- Opening Delimiter -
### flow/config.mk
export PLATFORM = sky130hd
export DESIGN_NAME = qpsk_modulator
export DESIGN_NICKNAME = qpsk_modulator
export VERILOG_FILES = /design/flow/design.v
export SDC_FILE = /design/flow/constraint.sdc
export NUM_CORES = 4
export LEC_CHECK = 1
export CORE_AREA = 10 10 70 70
export DIE_AREA = 0 0 80 80
### flow/constraint.sdc
current_design qpsk_modulator

set clk_period 1.5
set clk_io_pct 0.2

create_clock -name clk0 -period $clk_period [get_ports {clk}]

set non_clock_inputs [all_inputs -no_clocks]
set_input_delay [expr $clk_period * $clk_io_pct] -clock clk0 $non_clock_inputs
set_output_delay [expr $clk_period * $clk_io_pct] -clock clk0 [all_outputs]
### flow/design.v
module qpsk_modulator(
    input clk,
    input rst_n,
    input enable,
    input [1:0] data_in, 
    output reg signed [11:0] I_out, 
    output reg signed [11:0] Q_out  
);
localparam [11:0] SYMBOL_MAX_POS = 12'h0801;  
localparam [11:0] SYMBOL_MAX_NEG = 12'h07FF;  
always @(posedge clk or negedge rst_n) begin
    if (!rst_n) begin
        I_out <= 0;
        Q_out <= 0;
    end else if (enable) begin
        case (data_in)
            2'b00: begin
                I_out <= SYMBOL_MAX_POS; 
                Q_out <= SYMBOL_MAX_POS;
            end
            2'b01: begin
                I_out <= SYMBOL_MAX_NEG; 
                Q_out <= SYMBOL_MAX_POS; 
            end
            2'b10: begin
                I_out <= SYMBOL_MAX_POS; 
                Q_out <= SYMBOL_MAX_NEG; 
            end
            2'b11: begin
                I_out <= SYMBOL_MAX_NEG; 
                Q_out <= SYMBOL_MAX_NEG; 
            end
        endcase
    end
end
endmodule
### flow/run.sh
#!/bin/bash
# OpenROAD 26Q1-2900-gdf79404cd8, Yosys 0.63+post, stock flow scripts
make -C /OpenROAD-flow-scripts/flow DESIGN_CONFIG=/design/flow/config.mk WORK_HOME=/design/flow/orfs finish
==> flow_metrics.tcl <==
# place-and-route summary
set metrics [dict create \
    fp.dieW_um 80 \
    min_period_ns 1.45 \
    clock_skew_ns 0 \
    rsz0062_at_grt "no" \
    portBuffers 28 \
    syn_area_sq_um 324 \
    clockBufferDepth 2 \
    cts.htree.levels 1 \
    gr-usage-met3 0.0136 \
    finalWirelength_um 1050 \
    clock.fmax_ghz 0.688 \
    endpoint_kind "output port" \
    grtUsageTotal 0.0304 \
    dpl-instance-area_sq_um 519 \
    edf_count 0 \
    ys_types 6 \
    critical_path_class "reg2out" \
    max_stage_delay_ns 0.42 \
    yosys_warnings 1 \
    hp-class "in2async" \
    post-synth-top-area-fraction 0.440 \
    power.density_nw_per_um2 770 \
    pre_cts_ws_ns 0.119 \
    yosys_area_sq_um 324 \
    critPathBufInv 3 \
    firstDrtPassIters 1 \
    async_reset_ff_frac 1.00 \
    use_met2 0.0490 \
    io_pins 29 \
    cap_violations 0 \
    p_leak_nw 0.276 \
    tightest_slew_ns 0.240 \
    chip_area_sq_um 6400 \
    slew_headroom 0.840 \
    ys_cells 31 \
    antenna_found_initial 0 \
    grt_pass1_vias 259 \
    die_y_um 80 \
    drc 0 \
    critPathMaxFanout 3 \
    vias_per_cell 2.57 \
    synth_cells 31 \
    warnings 25 \
    cp_cell_sequence "buf_6, buf_4, dlygate4sd2_1" \
    crit_slowest_cell "dfrtp_2" \
    fp-row-count 21 \
    yosys.cell_count.top_type "buf_4" \
    drive_gt1_frac 0.280 \
    antenna_left 0 \
    cts_sinks 5 \
    fp_util 0.0949 \
    gr-usage-met1 0.0361 \
    top_area_cell "buf_4" \
    finalWeightedCongestion 0.680 \
    start_kind "register" \
    status "finished, final reports clean" \
    cp.arrival_ns 1.15 \
    num_antenna_cells 0 \
    synth_flops 5 \
    cts_tree "built" \
    p_total_mw 0.461 \
    grt_pass1_wl_um 1500 \
    clk-insertion-delay-late_ns 0.24 \
    hold_violations 0 \
    core_sq_um 3420 \
    r2r_cells 3 \
    cts_root_buf "clkbuf_4" \
    fin_area_sq_um 598 \
    tns_ns 0 \
    top_usage_layer "met2" \
    path_clk_slew_ns 0.04 \
    grt_max_degree 7 \
    layout_setup_ws_ns 0.0466 \
    drt_iter0_markers 0 \
    setup_viol 0 \
    grt-ovfl-total 0 \
    cts_buffers 3 \
    ir_worst_vdd_mv 0.427 \
    via_count 247 \
    areaGrowthSynthToFinish_pct 84.6 \
    period_used_share 0.969 \
    path_depth 3 \
    hold_slack_ns 0.274 \
    post_drt_wl_per_cell_um 10.9 \
    common_cells "19 x buf_4, 5 x dfrtp_1, 2 x inv_1, 2 x mux2_2, 2 x mux2i_1" \
    synth_area_per_cell_sq_um 10.5 \
    ys_seq_frac 0.386 \
    hpwlAfterDp_um 748 \
    flop_cell "dfrtp_1" \
    area_leaders "buf_4 44%, dfrtp_1 39%, mux2_2 6.9%" \
    slew_viol_final 0 \
    cp_data_required_time_ns 1.20 \
    crit_family "buffers and inverters" \
]
[per-stage QoR]
stage,cells,utilization
after floorplan,31,-
after global placement,86,0.152
after detailed placement,86,0.152
after CTS,97,0.178
after global routing,96,0.175
final,96,0.175
[path summary, 6_finish.rpt]
path	startpoint	end	slack [ns]
max	Q_out[10]	Q_out[4]	0.05
min	rst_n	I_out[11]	0.27
max reg2reg	Q_out[10]	Q_out[10]	0.45
min reg2reg	Q_out[0]	Q_out[0]	0.52
max in group asynchronous	rst_n	Q_out[10]	1.03
min in group clk0	Q_out[0]	Q_out[0]	0.52
[area by class of cell]
type	count	area [sq um]
clock buffers	4	26.3
fillers	397	2820
inverters	2	7.51
multi-input cells	5	48.8
flip-flops and latches	5	128
well taps	46	57.6
repair buffers	34	330
[sequential cells by signal, summed over array words and instances, names as in the netlist]
name	flops
Q_out	3
I_out	2
[layout by cell type (no fill, tap or decap), drive strengths merged]
cell type,count
dlygate4sd2,19
mux2,2
clkbuf,4
buf,6
clkdlybuf4s50,9
or2,1
inv,2
dfrtp,5
mux2i,2
[routing by layer]
| metal | share of wire | wire (um) |
|---|---|---|
| met5 | 0 | 0 |
| met1 | 0.40 | 425 |
| met2 | 0.43 | 453 |
| met3 | 0.14 | 149 |
| met4 | 0.021 | 22 |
- Closing Delimiter -
What is needed
Starting at the line that contains "finalWeightedCongestion 0.680 \" and stopping after the line that contains "r2r_cells 3 \", write out every line exactly as it appears above, and no other line.

Written solution
    finalWeightedCongestion 0.680 \
    start_kind "register" \
    status "finished, final reports clean" \
    cp.arrival_ns 1.15 \
    num_antenna_cells 0 \
    synth_flops 5 \
    cts_tree "built" \
    p_total_mw 0.461 \
    grt_pass1_wl_um 1500 \
    clk-insertion-delay-late_ns 0.24 \
    hold_violations 0 \
    core_sq_um 3420 \
    r2r_cells 3 \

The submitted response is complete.